● TASK TO COMPLETE
Will you return, word for word, only the lines from the top of the data below down to and including the one with "logic [31:0] average_pixel;"?

--- INPUT Enclosed Below ---

--- config.mk ---
export PLATFORM = sky130hd
export DESIGN_NAME = box_filter_window_average
export DESIGN_NICKNAME = d
export VERILOG_FILES = /design/src/rtl/bfwa_pkg.sv /design/src/rtl/box_filter_window_average.sv /design/src/rtl/bfwa_fifo.sv /design/src/rtl/bfwa_front.sv /design/src/rtl/bfwa_back.sv
export SDC_FILE = /design/constraint.sdc
export NUM_CORES = 1
export LEC_CHECK = 0
export ABC_AREA = 1
export BUFFER_PORTS_ARGS = -buffer_cell sky130_fd_sc_hd__clkbuf_2
export CAP_MARGIN = 10
export CORE_MARGIN = 10
export CORE_UTILIZATION = 50
export DETAILED_ROUTE_END_ITERATION = 8
export PLACE_DENSITY = 0.64
export SYNTH_ARGS = -nofsm -noshare
export SYNTH_HDL_FRONTEND = slang
export SYNTH_SLANG_ARGS = --single-unit
--- constraint.sdc ---
create_clock -name clk_i -period 7.95 [get_ports clk_i]
set_input_delay 0 -clock clk_i [delete_from_list [all_inputs] [get_ports clk_i]]
set_output_delay 0 -clock clk_i [all_outputs]
set_load 0.05 [all_outputs]
--- src/rtl/bfwa_pkg.sv ---
// Shared types and constants for the box filter window average block.
// No dependencies.
package bfwa_pkg;

  localparam logic FMT_RGB888   = 1'b0;
  localparam logic FMT_ARGB4444 = 1'b1;

  localparam int QuotW = 9;

  typedef struct packed {
    logic [23:0] source_pixel;
    logic        window_last;
  } in_item_t;

  typedef struct packed {
    logic [31:0] average_pixel;
    logic        window_overflow;
  } out_item_t;

  typedef struct packed {
    logic overflow;
    logic pixel_format;
  } win_flags_t;

  typedef enum logic [1:0] {
    BK_IDLE,
    BK_DIV,
    BK_HOLD
  } back_state_e;

endpackage

--- src/rtl/box_filter_window_average.sv ---
// A window's result comes after its last pixel is accepted: the record is
// queued, divided, then registered at the output once the output is free.
// Throughput: one pixel per cycle while the queue is not full; the divider
// finds 9 quotient bits per window, and a 2-entry queue holds finished windows.
// Reset clears the sums, count and queue, sets pixel_format to RGB.
module box_filter_window_average
  import bfwa_pkg::*;
#(
  parameter int MAX_STEP = 16
) (
  input  logic      clk_i,
  input  logic      rst_ni,
  input  logic      cfg_we_i,
  input  logic      cfg_wdata_i,
  input  logic      in_valid_i,
  output logic      in_ready_o,
  input  in_item_t  in_data_i,
  output logic      out_valid_o,
  input  logic      out_ready_i,
  output out_item_t out_data_o
);

  localparam int MaxArea = MAX_STEP * MAX_STEP;
  localparam int CntW    = $clog2(MaxArea + 1);
  localparam int SumW    = $clog2(255 * MaxArea + 1);
  localparam int RecW    = 4 * SumW + CntW + $bits(win_flags_t);

  logic                 push;
  logic                 pop;
  logic                 fifo_full;
  logic                 fifo_empty;
  logic [3:0][SumW-1:0] f_sums, b_sums;
  logic [CntW-1:0]      f_count, b_count;
  win_flags_t           f_flags, b_flags;
  logic [RecW-1:0]      wrec, rrec;

  assign wrec = {f_sums, f_count, f_flags};
  assign {b_sums, b_count, b_flags} = rrec;

  bfwa_front #(
    .MaxStep(MAX_STEP)
  ) u_front (
    .clk_i,
    .rst_ni,
    .cfg_we_i,
    .cfg_wdata_i,
    .in_valid_i,
    .in_ready_o,
    .in_data_i,
    .fifo_full_i(fifo_full),
    .push_o     (push),
    .sums_o     (f_sums),
    .count_o    (f_count),
    .flags_o    (f_flags)
  );

  bfwa_fifo #(
    .Width(RecW)
  ) u_fifo (
    .clk_i,
    .rst_ni,
    .push_i (push),
    .wdata_i(wrec),
    .pop_i  (pop),
    .rdata_o(rrec),
    .full_o (fifo_full),
    .empty_o(fifo_empty)
  );

  bfwa_back #(
    .MaxStep(MAX_STEP)
  ) u_back (
    .clk_i,
    .rst_ni,
    .fifo_empty_i(fifo_empty),
    .pop_o       (pop),
    .sums_i      (b_sums),
    .count_i     (b_count),
    .flags_i     (b_flags),
    .out_valid_o,
    .out_ready_i,
    .out_data_o
  );

endmodule

--- src/rtl/bfwa_fifo.sv ---
// Two-entry queue of finished window records between front and back.
// Depends on nothing but its width parameter.
module bfwa_fifo #(
  parameter int Width = 8
) (
  input  logic             clk_i,
  input  logic             rst_ni,
  input  logic             push_i,
  input  logic [Width-1:0] wdata_i,
  input  logic             pop_i,
  output logic [Width-1:0] rdata_o,
  output logic             full_o,
  output logic             empty_o
);

  logic [1:0][Width-1:0] mem_q;
  logic                  wr_ptr_q, wr_ptr_d;
  logic                  rd_ptr_q, rd_ptr_d;
  logic [1:0]            count_q, count_d;

  assign full_o  = (count_q == 2'd2);
  assign empty_o = (count_q == 2'd0);
  assign rdata_o = mem_q[rd_ptr_q];

  always_comb begin
    wr_ptr_d = wr_ptr_q;
    rd_ptr_d = rd_ptr_q;
    count_d  = count_q;
    if (push_i) begin
      wr_ptr_d = ~wr_ptr_q;
    end
    if (pop_i) begin
      rd_ptr_d = ~rd_ptr_q;
    end
    if (push_i && !pop_i) begin
      count_d = count_q + 2'd1;
    end else if (pop_i && !push_i) begin
      count_d = count_q - 2'd1;
    end
  end

  always_ff @(posedge clk_i or negedge rst_ni) begin
    if (!rst_ni) begin
      wr_ptr_q <= 1'b0;
      rd_ptr_q <= 1'b0;
      count_q  <= 2'd0;
    end else begin
      wr_ptr_q <= wr_ptr_d;
      rd_ptr_q <= rd_ptr_d;
      count_q  <= count_d;
    end
  end

  always_ff @(posedge clk_i) begin
    if (push_i) begin
      mem_q[wr_ptr_q] <= wdata_i;
    end
  end

`ifndef NO_ASSERTIONS
  a_no_overrun: assert property (@(posedge clk_i) disable iff (!rst_ni)
    push_i |-> !full_o || pop_i)
    else $error("queue push while full");
  a_no_underrun: assert property (@(posedge clk_i) disable iff (!rst_ni)
    pop_i |-> !empty_o)
    else $error("queue pop while empty");
  a_count_range: assert property (@(posedge clk_i) disable iff (!rst_ni)
    count_q != 2'd3)
    else $error("queue count out of range");
  a_count_track: assert property (@(posedge clk_i) disable iff (!rst_ni)
    (push_i && !pop_i) |=> !empty_o)
    else $error("queue empty after push");
`endif

endmodule

--- src/rtl/bfwa_front.sv ---
// Front end: pixel format register, channel split and window accumulation.
// Pushes one record per window into the queue. Uses bfwa_pkg.
module bfwa_front
  import bfwa_pkg::*;
#(
  parameter int MaxStep = 16,
  parameter int MaxArea = MaxStep * MaxStep,
  parameter int CntW    = $clog2(MaxArea + 1),
  parameter int SumW    = $clog2(255 * MaxArea + 1)
) (
  input  logic                 clk_i,
  input  logic                 rst_ni,
  input  logic                 cfg_we_i,
  input  logic                 cfg_wdata_i,
  input  logic                 in_valid_i,
  output logic                 in_ready_o,
  input  in_item_t             in_data_i,
  input  logic                 fifo_full_i,
  output logic                 push_o,
  output logic [3:0][SumW-1:0] sums_o,
  output logic [CntW-1:0]      count_o,
  output win_flags_t           flags_o
);

  logic                 fmt_q;
  logic [3:0][SumW-1:0] sum_q, sum_d;
  logic [CntW-1:0]      cnt_q, cnt_d;
  logic                 ovf_q, ovf_d;
  logic [3:0][7:0]      chan;
  logic [3:0][SumW-1:0] sum_inc;
  logic                 area_full;
  logic                 accept;
  logic [23:0]          px;

  assign px         = in_data_i.source_pixel;
  assign in_ready_o = !fifo_full_i;
  assign accept     = in_valid_i && in_ready_o;
  assign push_o     = accept && in_data_i.window_last;
  assign area_full  = (cnt_q == CntW'(MaxArea));

  always_comb begin
    if (fmt_q == FMT_RGB888) begin
      chan[0] = px[7:0];
      chan[1] = px[15:8];
      chan[2] = px[23:16];
      chan[3] = 8'hFF;
    end else begin
      chan[0] = {4'h0, px[3:0]};
      chan[1] = {4'h0, px[7:4]};
      chan[2] = {4'h0, px[11:8]};
      chan[3] = {4'h0, px[15:12]};
    end
    for (int i = 0; i < 4; i++) begin
      sum_inc[i] = sum_q[i] + SumW'(chan[i]);
    end
  end

  always_comb begin
    sums_o  = area_full ? sum_q : sum_inc;
    count_o = area_full ? cnt_q : cnt_q + CntW'(1);
    flags_o.overflow     = ovf_q || area_full;
    flags_o.pixel_format = fmt_q;
  end

  always_comb begin
    sum_d = sum_q;
    cnt_d = cnt_q;
    ovf_d = ovf_q;
    if (accept) begin
      if (in_data_i.window_last) begin
        sum_d = '0;
        cnt_d = '0;
        ovf_d = 1'b0;
      end else begin
        sum_d = sums_o;
        cnt_d = count_o;
        ovf_d = flags_o.overflow;
      end
    end
  end

  always_ff @(posedge clk_i or negedge rst_ni) begin
    if (!rst_ni) begin
      fmt_q <= FMT_RGB888;
      sum_q <= '0;
      cnt_q <= '0;
      ovf_q <= 1'b0;
    end else begin
      if (cfg_we_i) begin
        fmt_q <= cfg_wdata_i;
      end
      sum_q <= sum_d;
      cnt_q <= cnt_d;
      ovf_q <= ovf_d;
    end
  end

endmodule

--- src/rtl/bfwa_back.sv ---
// Back end: rounded average of four channel sums by a shared-schedule
// restoring divider (one quotient bit per cycle), then packing and the
// output register. Uses bfwa_pkg.
module bfwa_back
  import bfwa_pkg::*;
#(
  parameter int MaxStep = 16,
  parameter int MaxArea = MaxStep * MaxStep,
  parameter int CntW    = $clog2(MaxArea + 1),
  parameter int SumW    = $clog2(255 * MaxArea + 1)
) (
  input  logic                 clk_i,
  input  logic                 rst_ni,
  input  logic                 fifo_empty_i,
  output logic                 pop_o,
  input  logic [3:0][SumW-1:0] sums_i,
  input  logic [CntW-1:0]      count_i,
  input  win_flags_t           flags_i,
  output logic                 out_valid_o,
  input  logic                 out_ready_i,
  output out_item_t            out_data_o
);

  localparam int RemW = SumW + 2;
  localparam int DvW  = CntW + QuotW;
  localparam int CmpW = (DvW > RemW) ? DvW : RemW;

  back_state_e          state_q, state_d;
  logic [3:0][RemW-1:0] rem_q, rem_d;
  logic [3:0][QuotW-1:0] quo_q, quo_d;
  logic [DvW-1:0]       dv_q, dv_d;
  logic [3:0]           step_q, step_d;
  win_flags_t           flags_q;
  logic                 out_valid_q, out_valid_d;
  out_item_t            out_data_q;
  out_item_t            packed_res;
  logic                 load_div;
  logic                 div_step;
  logic                 load_out;
  logic [3:0][QuotW-1:0] avg;
  logic [QuotW-1:0]     top;

  // next state
  always_comb begin
    state_d = state_q;
    case (state_q)
      BK_IDLE: begin
        if (!fifo_empty_i) begin
          state_d = BK_DIV;
        end
      end
      BK_DIV: begin
        if (step_q == 4'd0) begin
          state_d = BK_HOLD;
        end
      end
      BK_HOLD: begin
        if (!out_valid_q || out_ready_i) begin
          state_d = BK_IDLE;
        end
      end
      default: state_d = BK_IDLE;
    endcase
  end

  // state outputs
  always_comb begin
    load_div = 1'b0;
    div_step = 1'b0;
    load_out = 1'b0;
    case (state_q)
      BK_IDLE: load_div = !fifo_empty_i;
      BK_DIV:  div_step = 1'b1;
      BK_HOLD: load_out = !out_valid_q || out_ready_i;
      default: ;
    endcase
  end

  assign pop_o = load_div;

  always_comb begin
    rem_d  = rem_q;
    quo_d  = quo_q;
    dv_d   = dv_q;
    step_d = step_q;
    if (load_div) begin
      for (int i = 0; i < 4; i++) begin
        rem_d[i] = (RemW'(sums_i[i]) << 1) + RemW'(count_i);
        quo_d[i] = '0;
      end
      dv_d   = DvW'(count_i) << QuotW;
      step_d = 4'(QuotW - 1);
    end else if (div_step) begin
      for (int i = 0; i < 4; i++) begin
        if (CmpW'(rem_q[i]) >= CmpW'(dv_q)) begin
          rem_d[i] = RemW'(CmpW'(rem_q[i]) - CmpW'(dv_q));
          quo_d[i] = {quo_q[i][QuotW-2:0], 1'b1};
        end else begin
          quo_d[i] = {quo_q[i][QuotW-2:0], 1'b0};
        end
      end
      dv_d   = dv_q >> 1;
      step_d = step_q - 4'd1;
    end
  end

  always_comb begin
    top = (flags_q.pixel_format == FMT_RGB888) ? QuotW'(255) : QuotW'(15);
    for (int i = 0; i < 4; i++) begin
      avg[i] = (quo_q[i] > top) ? top : quo_q[i];
    end
    if (flags_q.pixel_format == FMT_RGB888) begin
      packed_res.average_pixel = {8'hFF, avg[0][7:0], avg[1][7:0], avg[2][7:0]};
    end else begin
      packed_res.average_pixel = {16'h0000, avg[3][3:0], avg[0][3:0],
                                  avg[1][3:0], avg[2][3:0]};
    end
    packed_res.window_overflow = flags_q.overflow;
  end

  always_comb begin
    out_valid_d = out_valid_q;
    if (load_out) begin
      out_valid_d = 1'b1;
    end else if (out_ready_i) begin
      out_valid_d = 1'b0;
    end
  end

  always_ff @(posedge clk_i or negedge rst_ni) begin
    if (!rst_ni) begin
      state_q     <= BK_IDLE;
      out_valid_q <= 1'b0;
      step_q      <= '0;
    end else begin
      state_q     <= state_d;
      out_valid_q <= out_valid_d;
      step_q      <= step_d;
    end
  end

  always_ff @(posedge clk_i) begin
    rem_q <= rem_d;
    quo_q <= quo_d;
    dv_q  <= dv_d;
    if (load_div) begin
      flags_q <= flags_i;
    end
    if (load_out) begin
      out_data_q <= packed_res;
    end
  end

  assign out_valid_o = out_valid_q;
  assign out_data_o  = out_data_q;

endmodule
==> qor.yml <==
yosys:
  postSynth.asyncResetShare_pct: 22.1
  ys.flop_type: "edfxtp_1"
  yosys_register_bits: 390
  ys_seq_area_share_pct: 43.3
  synth_edf_count: 259
  synthCells: 3320
  yosys_warnings: 0
  syn_area_um2: 25000
  syn_avg_cell_area_um2: 7.53
  ys_types: 41
  syn-num-nets: 3519
final_layout:
  area_growth_pct: 10.2
  final_nets: 3568
  n_fill_cell: 4529
  antenna_cells: 0
  drive_gt1_share_pct: 5.58
setup_path:
  regToRegSetupSlack_ps: 4710
  crit_slowest_cell: "buf_4"
  crit_required_ps: 8270
  cp-end-kind: "flip-flop"
  cp_data_arrival_time_ps: 3560
  path_class: "flip-flop to flip-flop"
  cp-start-kind: "flip-flop"
  r2r-end: "u_back.rem_q[65]"
  crit_fanout: 63
  cp_cell_sequence: "inv_2 > buf_4 > or2_2 > o21ai_0 > inv_1 > ha_1 > nand2_1 > nor2_1 > nand3_1 > nand3_1 > nand2_1 > nor2_1 > o21ai_0 > nand2_1"
  r2r-start: "u_fifo.rd_ptr_q"
  max_stage_delay_ps: 560
  ff2ff_path_depth: 14
  cp_common_cell: "nand2_1"
clock_tree:
  cts_tree: "yes"
  clk_pin_slew_worst_paths_ps: 60
  clk_latency_ps: 580
  numCtsBuffers: 45
  clock_path_buffers: 3
  cts_resized: 0
  htree_levels: 2
  clkSinkCount: 390
  cts.root.buffer_cell: "clkbuf_16"
power:
  powerDensity_nw_per_um2: 491
  irDropWorstVdd_uv: 188
  pwr-share-clk_pct: 16.1
  swShare_pct: 47.9
  pwr-share-seq_pct: 26.4
  intPower_uw: 7050
  switchingPower_uw: 6480
  power_frac_comb_pct: 57.5
  leakage_uw: 0.0133
timing:
  rsz0062_at_grt: "false"
  relSlewSlack_pct: 27.1
  finalSetupViolations: 0
  min_period_ps: 3240
  worst_slew_pin_slew_ps: 1090
  finalHoldViolCount: 0
  fmax_mhz: 309
  fin_hold_ws_ps: 84.5
  finalSetupTns_ps: 0
  drv_slew: 0
  clock_skew_ps: 19.8
  fin_crit_sh_pct: 40.7
detailed_routing:
  post-route-drc-count: 0
  vias: 21529
  first_pass_iters: 7
  drtAntennaViolNets: 0
  vias_per_cell: 5.29
  wl_per_cell_um: 16.1
  first_iter_violations: 1466
  wirelength_mm: 65.6
global_routing:
  gr-usage-all-layers_pct: 21.8
  first_global_vias: 20555
  grt_pass1_wl_mm: 106
  antenna_found_initial: 0
  grt_overflow_total: 0
  grt_max_degree: 99
place:
  hpwl_mm: 48.3
  port-buffer-count: 65
  gp_congestion: 0.947
worst_hold_path:
  min-delay-start: "in_data_i[1]"
  hold_path_class: "input port to flip-flop"
  whs_path_depth: 4
  hold_end: "u_fifo.mem_q[11]"
die:
  die_area_um2: 59300
  io_pins: 66
  die_y_um: 244
  core_area_um2: 49200
  die_width_um: 244
  initial_core_util_pct: 50.9
  placementRows: 81
outcome:
  status: "completed"
job:
  drv_cap: 0
==> per-layer routing <==
metal / vias to the layer above / routed length, um / GRT usage (%)
li1: 10968 / - / -
met1: 9919 / 31500 / 30.7
met2: 538 / 28900 / 34.4
met3: 104 / 3400 / 2.91
met4: 0 / 1780 / 6.70
met5: - / 0 / 0
==> Yosys cell counts (12+ instances only) <==
library cell  number  area share, %
ha_1             156            7.8
clkbuf_1          36           0.54
nand3b_1          45            1.4
nor2_1           262            3.9
nor3_1            16           0.32
and2_1            13           0.33
xnor2_1           14           0.49
nand3_1          256            5.1
nand2_1         1188             18
buf_2             31           0.62
fa_1              12           0.96
edfxtp_1         259             31
xor2_1            23           0.81
dfxtp_1           45            3.6
inv_1            378            5.7
nand4_1           45            1.1
or2_2             18           0.45
dfrtp_1           86            8.6
o21ai_0          222            4.4
a21oi_1          142            2.8
==> cell type report <==
class                           instances  area (um2)  share of cell area [%]
Multi-Input combinational cell       2463       12400                    44.9
Timing Repair Buffer                   89         538                    1.95
Sequential cell                       390       10800                    39.3
Clock inverter                         25         329                    1.19
Inverter                              380        1430                    5.18
Tap cell                              664         831                    3.01
Clock buffer                           57        1230                    4.48
==> worst max-delay path by stage <==
stage               slack, ps  depth (start not counted)               from               end
global route             4430                         14    u_fifo.rd_ptr_q  u_back.rem_q[53]
CTS                      4690                         14    u_fifo.rd_ptr_q  u_back.rem_q[65]
floorplan                3040                          6  u_fifo.count_q[0]   u_fifo.mem_q[0]
detailed placement       4720                         14    u_fifo.rd_ptr_q  u_back.rem_q[53]
global placement         4810                         14    u_fifo.rd_ptr_q  u_back.rem_q[65]
finish                   4710                         14    u_fifo.rd_ptr_q  u_back.rem_q[65]
==> power groups by stage <==
stage	logic [uW]	clock network [uW]	registers (uW)
3_3_place_gp	7510	0	3580
5_1_grt	8860	2310	3640
2_1_floorplan	5650	0	3540
4_1_cts	7700	2220	3570
3_5_place_dp	7640	0	3600
6_report	7780	2180	3570
==> timing repair <==
item / CTS / global route
setup buffers: 0 / 0
endpoints found under the hold margin: 35 / 0
hold buffers: 8 / 0
==> cell families after synthesis <==
group / count (synthesis) / synth area share [%]
compound gates: 402 / 8.38
xor+xnor: 37 / 1.30
fa+ha+maj: 168 / 8.77
buf+inv: 467 / 7.39
flops: 390 / 43.3
mux: 2 / 0.0801
simple gates: 1854 / 30.8
==> flip-flops by register name, indices dropped and copies added, names as in the netlist, 2 cells and up <==
signal	count
u_back.dv_q	18
u_fifo.mem_q	150
u_front.sum_q	64
u_back.out_data_o	26
u_back.quo_q	36
u_back.flags_q	2
u_back.step_q	4
u_fifo.count_q	2
u_back.state_q	2
u_back.rem_q	72
u_front.cnt_q	9
==> layout by cell type, fill, tap and decap left out, types with 12 or more instances in the layout <==
master / count
a21oi_1: 142
o21ai_0: 221
clkbuf_2: 64
dfxtp_1: 45
inv_1: 377
xnor2_1: 14
edfxtp_1: 259
nor3_1: 16
nand4_1: 45
nand3b_1: 45
clkbuf_16: 47
and2_1: 13
xor2_1: 23
or2_2: 18
ha_1: 156
fa_1: 12
dfrtp_1: 85
nor2_1: 258
nand3_1: 256
buf_4: 17
nand2_1: 1188
==> stage by stage <==
stage                     cells  worst slack [ps]  power [uW]  utilization (%)  cell area (um2)
after CTS                  4068              4690       13500             56.1            27600
after global routing       4068              4430       14800             56.1            27600
after detailed placement   3978              4720       11200             52.7            25900
after global placement     3978              4810       11100             52.7            25900
final                      4068              4710       13500             56.1            27600
after floorplan            3320              3040        9180                -            25000
==> critical path: cells and delay by family, from the launching register on <==
| kind | cells | cell delay, ps |
|---|---|---|
| compound gates | 2 | 280 |
| fa+ha+maj | 1 | 350 |
| buf+inv | 3 | 1000 |
| flops | 1 | 400 |
| simple gates | 8 | 900 |
No activity file was read; power rests on OpenSTA's default activity.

--- End of Enclosed INPUT ---

● WRITTEN ANSWER
--- config.mk ---
export PLATFORM = sky130hd
export DESIGN_NAME = box_filter_window_average
export DESIGN_NICKNAME = d
export VERILOG_FILES = /design/src/rtl/bfwa_pkg.sv /design/src/rtl/box_filter_window_average.sv /design/src/rtl/bfwa_fifo.sv /design/src/rtl/bfwa_front.sv /design/src/rtl/bfwa_back.sv
export SDC_FILE = /design/constraint.sdc
export NUM_CORES = 1
export LEC_CHECK = 0
export ABC_AREA = 1
export BUFFER_PORTS_ARGS = -buffer_cell sky130_fd_sc_hd__clkbuf_2
export CAP_MARGIN = 10
export CORE_MARGIN = 10
export CORE_UTILIZATION = 50
export DETAILED_ROUTE_END_ITERATION = 8
export PLACE_DENSITY = 0.64
export SYNTH_ARGS = -nofsm -noshare
export SYNTH_HDL_FRONTEND = slang
export SYNTH_SLANG_ARGS = --single-unit
--- constraint.sdc ---
create_clock -name clk_i -period 7.95 [get_ports clk_i]
set_input_delay 0 -clock clk_i [delete_from_list [all_inputs] [get_ports clk_i]]
set_output_delay 0 -clock clk_i [all_outputs]
set_load 0.05 [all_outputs]
--- src/rtl/bfwa_pkg.sv ---
// Shared types and constants for the box filter window average block.
// No dependencies.
package bfwa_pkg;

  localparam logic FMT_RGB888   = 1'b0;
  localparam logic FMT_ARGB4444 = 1'b1;

  localparam int QuotW = 9;

  typedef struct packed {
    logic [23:0] source_pixel;
    logic        window_last;
  } in_item_t;

  typedef struct packed {
    logic [31:0] average_pixel;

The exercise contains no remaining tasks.